Cheung and Eadie applied this graph-based denoising to USDA corn data from 10 states in the corn belt encompassing nearly a thousand counties. They denoised the unreliable EVI features before feeding the data to their DL model and improved its accuracy by 0.434 per cent compared to the previous approach. While this percentage improvement may not seem large at face value, Eadie reminds us that these predictions are for bushels per acre and when farmers are dealing with hundreds of thousands of acres these numbers add up quickly.
By combining graphs with both spatial and temporal modelling using earth observation data in the context of crop yields, the research team is paving new ground. “Graph signal processing is an excellent approach to capture correlations,” says Cheung. “However, at this time nobody uses it for crop prediction, so we need to convince people in this field that it is a meaningful approach.”
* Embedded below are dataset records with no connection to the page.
This design comes from an exercise in tuning for small area and a short achievable clock period on the open sky130 flow, not from production work.
No functional check of the RTL was part of any run shown here.
No activity file was given, so power comes from the tool's default toggle rates.

==> design/flow/run.sh <==
#!/bin/bash
# synth_recipe.tcl (not shown) runs the flow's synth.tcl, then flattens the netlist and writes it again
# the make line also repeats each setting of config.mk as NAME=value (left out here)
make -C /OpenROAD-flow-scripts/flow DESIGN_CONFIG=/design/flow/config.mk WORK_HOME=/design/flow/orfs CLKGATE_MAP_FILE= SYNTH_SCRIPT=/design/flow/synth_recipe.tcl finish
==> design/flow/config.mk <==
export PLATFORM = sky130hd
export DESIGN_NAME = ALU_TOP
export DESIGN_NICKNAME = ALU_TOP
export VERILOG_FILES = /design/flow/design.v
export SDC_FILE = /design/flow/constraint.sdc
export NUM_CORES = 4
export LEC_CHECK = 0
export CAP_MARGIN = 20
export CORE_MARGIN = 2
export CORE_UTILIZATION = 40
export SLEW_MARGIN = 20
==> design/flow/constraint.sdc <==
create_clock -name core_clock -period 32.0 [get_ports {CLK}]
set_input_delay 6.4000 -clock core_clock [delete_from_list [all_inputs] [get_ports {CLK}]]
set_output_delay 6.4000 -clock core_clock [all_outputs]
set_load 0.01 [all_outputs]
==> design/flow/design.v <==
module ALU_TOP #(parameter Width = 16)
(
  input  [Width-1:0] A,
  input  [Width-1:0] B,
  input  [3:0]       ALU_FUN,
  input              CLK,
  input              RST,
  output [Width-1:0] Arith_OUT,
  output             Arith_Flag,
  output             Carry_OUT,
  output [Width-1:0] Logic_Out,
  output             Logic_Flag,
  output [Width-1:0] CMP_OUT,
  output             CMP_Flag,
  output             Shift_Flag,
  output [Width-1:0] Shift_OUT
);
  localparam K = 5;
  wire mul1 = (ALU_FUN == 4'b0010);
  wire div1 = (ALU_FUN == 4'b0011);
  wire [15:0] Bx1 = B ^ {16{div1}};
  wire [16:0] bz;
  assign bz[0] = 1'b1;
  genvar j;
  generate
    for (j = 1; j <= 16; j = j + 1) begin : g_bz
      assign bz[j] = bz[j-1] & ~B[16-j];
    end
  endgenerate
  wire [15:0] r1 [15:K];
  wire [15:K] q1;
  generate
    for (j = 15; j >= K; j = j - 1) begin : g_row1
      localparam W = 16 - j;
      wire a = A[j] & ~mul1;
      wire [W-1:0] t;
      if (j == 15) begin : g_first
        assign t = a;
      end else begin : g_next
        assign t = {r1[j+1][W-2:0], a};
      end
      wire [W:0] s = {1'b0, t} + {1'b0, Bx1[W-1:0]} + div1;
      wire sel = (mul1 & A[j]) | (div1 & bz[j] & s[W]);
      assign q1[j] = sel;
      wire [W-1:0] rr = sel ? s[W-1:0] : t;
      assign r1[j] = {{(16-W){1'b0}}, rr};
    end
  endgenerate
  reg [15:0]   Br;
  reg [K-1:0]  Alo;
  reg [15-K:0] Rr;    
  reg [15:K]   Qr;
  reg [1:0]    Fr;
  reg fA, fL, fC, fS;
  always @(posedge CLK) begin
    Br  <= B;
    Alo <= A[K-1:0];
    Rr  <= r1[K][15-K:0];
    Qr  <= q1;
    Fr  <= ALU_FUN[1:0];
  end
  always @(posedge CLK or negedge RST) begin
    if (!RST) begin
      fA <= 1'b0; fL <= 1'b0; fC <= 1'b0; fS <= 1'b0;
    end else begin
      fA <= (ALU_FUN[3:2] == 2'b00);
      fL <= (ALU_FUN[3:2] == 2'b01);
      fC <= (ALU_FUN[3:2] == 2'b10);
      fS <= (ALU_FUN[3:2] == 2'b11);
    end
  end
  wire add2 = fA & (Fr == 2'b00);
  wire sub2 = fA & (Fr == 2'b01);
  wire mul2 = fA & (Fr == 2'b10);
  wire div2 = fA & (Fr == 2'b11);
  wire sb2  = div2 | sub2;
  wire [15:0] Bx2 = Br ^ {16{sb2}};
  wire [16:0] bz2;
  assign bz2[0] = 1'b1;
  generate
    for (j = 1; j <= 16; j = j + 1) begin : g_bz2
      assign bz2[j] = bz2[j-1] & ~Br[16-j];
    end
  endgenerate
  wire [15:0] r2 [K:0];
  assign r2[K] = {{K{1'b0}}, Rr};
  wire [K-1:0] q2;
  wire c0;
  generate
    for (j = K - 1; j >= 0; j = j - 1) begin : g_row2
      localparam W = 16 - j;
      wire a = Alo[j] & ~mul2;
      wire [W-1:0] t = {r2[j+1][W-2:0], a};
      wire [W:0] s = {1'b0, t} + {1'b0, Bx2[W-1:0]} + sb2;
      wire sel;
      if (j == 0) begin : g_last
        assign sel = (mul2 & Alo[j]) | (div2 & bz2[j] & s[W]) | add2 | sub2;
        assign c0 = s[W];
      end else begin : g_mid
        assign sel = (mul2 & Alo[j]) | (div2 & bz2[j] & s[W]);
      end
      assign q2[j] = sel;
      wire [W-1:0] rr = sel ? s[W-1:0] : t;
      assign r2[j] = {{(16-W){1'b0}}, rr};
    end
  endgenerate
  wire [15:0] Ar = {Rr, Alo};    
  assign Arith_OUT = div2 ? {Qr, q2} : (fA ? r2[0] : 16'b0);
  assign Arith_Flag = fA;
  assign Carry_OUT  = add2 & c0;
  reg [15:0] lo;
  always @(*) begin
    case (Fr)
      2'b00: lo = Ar & Br;
      2'b01: lo = Ar | Br;
      2'b10: lo = ~(Ar & Br);
      default: lo = ~(Ar | Br);
    endcase
  end
  assign Logic_Out  = fL ? lo : 16'b0;
  assign Logic_Flag = fL;
  wire eq = (Ar == Br);
  wire gt = (Ar > Br);
  wire lt = ~eq & ~gt;
  wire [1:0] cmp = (Fr == 2'b01) ? {1'b0, eq} :
                   (Fr == 2'b10) ? {gt, 1'b0} :
                   (Fr == 2'b11) ? {lt, lt} : 2'b00;
  assign CMP_OUT  = {14'b0, fC ? cmp : 2'b00};
  assign CMP_Flag = fC;
  reg [15:0] sh;
  always @(*) begin
    case (Fr)
      2'b00: sh = Ar >> 1;
      2'b01: sh = Ar << 1;
      2'b10: sh = Br >> 1;
      default: sh = Br << 1;
    endcase
  end
  assign Shift_OUT  = fS ? sh : 16'b0;
  assign Shift_Flag = fS;
endmodule
==> flow_summary.json, run 1 <==
{
  "crit_path_max_fanout": 17,
  "end_kind": "flip-flop",
  "yosysMostFrequentCell": "ha_1",
  "cts_hold_buf": 0,
  "path_common_cell": "ha_1",
  "report.final.hold_viol_count": 0,
  "die-width_um": 171,
  "crit_family": "compound AO/OA/AOI/OAI gates",
  "drive_gt1_frac": 0.0788,
  "top_usage_layer": "met2",
  "drc": 0,
  "drv_slew": 0,
  "dp.cells": 1880,
  "syn_area_mm2": 0.0111,
  "clockPowerShare": 0.127,
  "grtUsageTotal": 0.252,
  "drt-initial-drc-count": 660,
  "final_cells": 1888,
  "via_count": 10860,
  "post-route-util": 0.457,
  "grt_max_degree": 65,
  "cts_resized": 0,
  "diodes": 0,
  "slew_headroom": 0.202,
  "root_buffer": "clkbuf_16",
  "seq_area_frac_synth": 0.0900,
  "die_y_um": 171,
  "drt-pass1-iter-count": 7,
  "start_util": 0.404,
  "ys_ff_latch": 49,
  "p_switching_mw": 0.206,
  "design_area_mm2": 0.0126,
  "clock_path_buffers": 2,
  "postCtsSetupBuffers": 0,
  "pin_count": 107,
  "met2_usage": 0.443,
  "fmax_ghz": 0.0363,
  "ant_nets": 0,
  "core_mm2": 0.0276,
  "internal_power_mw": 0.234,
  "cap_violations": 0,
  "grt_pass1_vias": 10279,
  "grt_pass1_wl_um": 57400,
  "synth_ff_type": "dfxtp_1",
  "syn_inst": 1432,
  "routedWlPerCell_um": 19.6,
  "crit_path_top_delay_cell": "o21ai_1",
  "cts_sinks": 49,
  "cts_buffers": 5,
  "setup-tns-final_ns": 0,
  "die_area_mm2": 0.0292,
  "seqPwrFrac": 0.170,
  "outcome": "timing/DRC/antenna clean",
  "grt_use_met1": 0.330,
  "synth-async-reset-ratio": 0.0816,
  "grt_use_met3": 0.00948,
  "period_share": 0.860,
  "tightest_slew_ns": 1.19,
  "start_kind": "primary input",
  "rsz0062_at_grt": "false",
  "synth.avg_cell_area_um2": 7.77,
  "ys_types": 86,
  "ys_top_cells_by_count": "ha_1, a21oi_1, nand2_1",
  "yosys.area.top_type": "ha_1",
  "slowest_delay_ns": 0.77,
  "cts_tree": "built",
  "grt-ovfl-total": 0,
  "grt_antenna_before_repair": 0,
  "htree_levels": 2,
  "power_frac_comb": 0.702,
  "sw_frac_of_total": 0.467,
  "vias_per_cell": 5.75,
  "synth_top_area_share": 0.188,
  "row_count": 61,
  "hpwl_um": 30000,
  "ir_drop_uv": 21.0,
  "p_leak_nw": 5.60,
  "path_buf_inv": 11,
  "crit_required_ns": 32.18,
  "ys_warn_count": 1,
  "wirelength_um": 36900,
  "clk_pin_slew_ns": 0.07,
  "syn_to_final_growth_pct": 13.3,
  "synthTopCellsByArea": "ha_1, dfxtp_1, xnor2_1",
  "nets": 1729,
  "p_per_area_mw_per_mm2": 34.9,
  "dpl-instance-area_mm2": 0.0124,
  "synth_enable_flop_cells": 0,
  "crit_arrival_ns": 27.69,
  "place_congestion": 0.919,
  "path_class": "primary input to flip-flop",
  "finalSetupViolCount": 0,
  "period_needed_ns": 27.51,
  "hold_class": "primary input to asynchronous set/reset pin",
  "io_buffers": 92
}
==> sequential cells by signal (all words and copies together), names as in the netlist <==
register and count:
fA 1, Rr 11, fS 1, fC 1
Fr 2, Qr 11, fL 1, Alo 5
Br 16
==> stage by stage <==
stage	hold WS, ns	setup WS, ns	total power, mW
after CTS	6.29	4.64	0.438
after global placement	6.61	5.03	0.378
after global routing	6.30	2.81	0.478
final	6.30	4.49	0.440
after detailed placement	6.61	4.34	0.380
after floorplan	6.10	7.00	0.303
==> kinds of logic (layout without fill, tap and decap cells) <==
logic type	Yosys count	count (layout)	synth area share
AO/OA/AOI/OAI	418	418	0.248
adder cells (fa/ha/maj)	182	182	0.215
multiplexers	81	81	0.0950
AND/OR/NAND/NOR	426	426	0.195
flip-flops	49	49	0.0900
other	1	14	0.000337
buffers and inverters	148	213	0.0569
XOR/XNOR	127	127	0.100
==> area by class of cell <==
type	instances	area, µm²
timing repair buffer	111	1060
tap	378	473
sequential	49	1000
multi-input combinational	1248	9560
inverter	94	353
fill	2769	14900
clock inverter	3	28.8
clock buffer	5	125
==> cells in the final DEF (no fill, tap or decap), types with 15 or more instances in the layout <==
cell	synthesis	layout
nand2_1	103	103
ha_1	167	167
nor2b_1	17	17
nor3_1	27	27
nor2_1	101	101
and2_1	44	44
nand2b_1	33	33
clkdlybuf4s50_1	0	92
a211oi_1	15	15
xnor2_1	92	91
dfxtp_1	45	43
nand3_1	27	27
mux2i_1	15	15
a21oi_1	110	110
mux2_2	50	50
inv_1	91	91
o21ai_0	95	93
o21a_1	25	25
a21o_1	33	33
o21bai_1	19	19
fa_1	15	15
xor2_1	35	35
a31oi_1	15	15
buf_4	14	19
and3_1	16	16
==> power groups by stage <==
stage	clock network (mW)	registers (mW)	logic, mW
floorplan	0	0.0707	0.232
global placement	0	0.0762	0.302
detailed placement	0	0.0762	0.304
CTS	0.0574	0.0748	0.306
global route	0.0591	0.0755	0.344
finish	0.0561	0.0750	0.309
==> path summary, 6_finish.rpt <==
path	start	to	slack, ns	cells past startpoint
min in group core_clock	A[3]	Alo[3]	6.55	1
setup / recovery	ALU_FUN[3]	Rr[4]	4.49	83
max in group asynchronous	RST	fS	25.54	1
hold / removal	RST	fL	6.30	1
==> metal layers <==
layer / part of all wire / vias up
met5: 0 / -
met4: 0.034 / 0
met2: 0.48 / 281
met1: 0.45 / 5180
li1: - / 5337
met3: 0.038 / 62
==> run 2: changes to the inputs <==
--- a/design/flow/design.v
+++ b/design/flow/design.v
@@ -15,7 +15,7 @@
   output             Shift_Flag,
   output [Width-1:0] Shift_OUT
 );
-  localparam K = 5;
+  localparam K = 8;
   wire mul1 = (ALU_FUN == 4'b0010);
   wire div1 = (ALU_FUN == 4'b0011);
   wire [15:0] Bx1 = B ^ {16{div1}};
@@ -39,7 +39,8 @@
       end else begin : g_next
         assign t = {r1[j+1][W-2:0], a};
       end
-      wire [W:0] s = {1'b0, t} + {1'b0, Bx1[W-1:0]} + div1;
+      wire [W+1:0] s2 = {1'b0, t, 1'b1} + {1'b0, Bx1[W-1:0], div1};
+      wire [W:0] s = s2[W+1:1];
       wire sel = (mul1 & A[j]) | (div1 & bz[j] & s[W]);
       assign q1[j] = sel;
       wire [W-1:0] rr = sel ? s[W-1:0] : t;
@@ -91,7 +92,8 @@
       localparam W = 16 - j;
       wire a = Alo[j] & ~mul2;
       wire [W-1:0] t = {r2[j+1][W-2:0], a};
-      wire [W:0] s = {1'b0, t} + {1'b0, Bx2[W-1:0]} + sb2;
+      wire [W+1:0] s2 = {1'b0, t, 1'b1} + {1'b0, Bx2[W-1:0], sb2};
+      wire [W:0] s = s2[W+1:1];
       wire sel;
       if (j == 0) begin : g_last
         assign sel = (mul2 & Alo[j]) | (div2 & bz2[j] & s[W]) | add2 | sub2;
==> run 2 against run 1 <==
Still clean; sequential power is 8.0% lower; sequential share of layout area decreased by 0.82 points; final area rose by 4.8%; first-iteration DRC count is 21% higher.
==> flow_summary.json, run 2 <==
{
  "period_share": 0.848,
  "slowest_delay_ns": 0.75,
  "p_leak_nw": 5.85,
  "fillCellCount": 2937,
  "cts_tree": "built",
  "clk_pin_slew_ns": 0.07,
  "crit_family": "compound AO/OA/AOI/OAI gates",
  "synth_top_area_share": 0.196,
  "multiInputGateArea_mm2": 0.0103,
  "hold_ws_ns": 6.31,
  "io_buffers": 92,
  "place_congestion": 0.968,
  "crit_arrival_ns": 20.73,
  "routedWlPerCell_um": 20.0,
  "yosysMostFrequentCell": "ha_1",
  "syn_area_mm2": 0.0117,
  "grt_pass1_vias": 11366,
  "seqCellArea_um2": 943,
  "path_class": "flip-flop to primary output",
  "drt-pass1-iter-count": 5,
  "grt_antenna_before_repair": 0,
  "synth-async-reset-ratio": 0.0870,
  "crit_path_top_delay_cell": "o21ai_1",
  "grt-ovfl-total": 0,
  "start_kind": "flip-flop",
  "final_common_cell": "ha_1",
  "ir_drop_uv": 19.6,
  "dp.cells": 2018,
  "yosys.area.top_type": "ha_1",
  "seq_area_frac_synth": 0.0802,
  "ys_top_cells_by_count": "ha_1, nand2_1, a21oi_1",
  "fmax_ghz": 0.0369,
  "cts_sinks": 46,
  "wirelength_um": 40500,
  "core_mm2": 0.0288,
  "drv_slew": 0,
  "die-width_um": 175,
  "slew_headroom": 0.355,
  "htree_levels": 2,
  "final_cells": 2026,
  "design_area_mm2": 0.0132,
  "path_common_cell": "ha_1",
  "tightest_slew_ns": 0.964,
  "largest_reg_flops": 16,
  "path_buf_inv": 5,
  "ys_ff_latch": 46,
  "pin_count": 107,
  "cts_resized": 0,
  "nets": 1863,
  "hold_class": "primary input to asynchronous set/reset pin",
  "cp-endpoint": "Arith_OUT[1]",
  "p_per_area_mw_per_mm2": 34.9,
  "outcome": "timing/DRC/antenna clean",
  "layout_common_cells": "ha_1, nand2_1, a21oi_1",
  "cp.depth": 68,
  "drive_gt1_frac": 0.0700,
  "root_buffer": "clkbuf_16",
  "rsz0062_at_grt": "false",
  "diodes": 0,
  "syn_inst": 1569,
  "sw_frac_of_total": 0.484,
  "grtUsageTotal": 0.258,
  "die_y_um": 175,
  "die_area_mm2": 0.0307,
  "regMostFlops": "Br",
  "p_switching_mw": 0.223,
  "synth.avg_cell_area_um2": 7.47,
  "ys_types": 98,
  "internal_power_mw": 0.238,
  "row_count": 62,
  "crit_required_ns": 25.60,
  "ant_nets": 0,
  "clockPowerShare": 0.114,
  "finalSetupViolCount": 0,
  "grt_max_degree": 73,
  "end_kind": "primary output",
  "seqPwrFrac": 0.150,
  "crit_start": "Fr[0]",
  "drt-initial-drc-count": 799,
  "synthTopCellsByArea": "ha_1, xnor2_1, dfxtp_1",
  "ys_warn_count": 1,
  "cts_buffers": 5,
  "synth_enable_flop_cells": 0,
  "hpwl_um": 32900,
  "setup-tns-final_ns": 0,
  "dpl-instance-area_mm2": 0.0131,
  "drc": 0,
  "period_needed_ns": 27.13,
  "power_frac_comb": 0.737,
  "syn_to_final_growth_pct": 12.7,
  "crit_path_max_fanout": 72,
  "cts_hold_buf": 0,
  "clock_path_buffers": 2,
  "via_count": 11856,
  "postCtsSetupBuffers": 0,
  "grt_pass1_wl_um": 62700,
  "vias_per_cell": 5.85,
  "report.final.hold_viol_count": 0,
  "synth_ff_type": "dfxtp_1",
  "start_util": 0.407,
  "cap_violations": 0
}
==> run 2: cell types whose count changed in the layout (fill, tap and decap cells not counted), sizes merged, moves of 11 or more <==
cell    previous run  this run
nand2            104       148
mux2              51        20
a21o              33        58
a21oi            112       133
nor2             101       122
ha               167       184
fa                15         0
o21ai             97       112
nand2b            33        21
xor2              35        47
inv               95        84
xnor2             92       103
Growers Edge is certainly on board. “Some of the best research and solutions for many of the world’s most pressing issues have been born out of academic and private partnerships,” said Growers Edge CEO Dan Cosgrove. “In collaboration with our team, Professor Cheung and his student assistants have helped build a solution that can positively impact the entire U.S. ag industry for years to come. We value the contributions of Professor Cheung made on this project and look forward to finding creative solutions to problems in the future.”
As an applied mathematician, Cheung is always looking for impactful applications and once he realized that graph signal processing was applicable to crop yield prediction, he and Eadie started to collaborate. Cheung is now an advisor on the Grower Edges Data Advisory Board, and his PhD student, Saghar Bagheri, has started a Mitacs internship at Growers Edge. Their next step is to continue refining their model and design the best possible graph for the deep learning architecture.
“It has definitely been a challenging but exciting experience,” says Eadie. “We’re discovering newer and more innovative ways to tackle a problem that ultimately helps and empowers farmers.”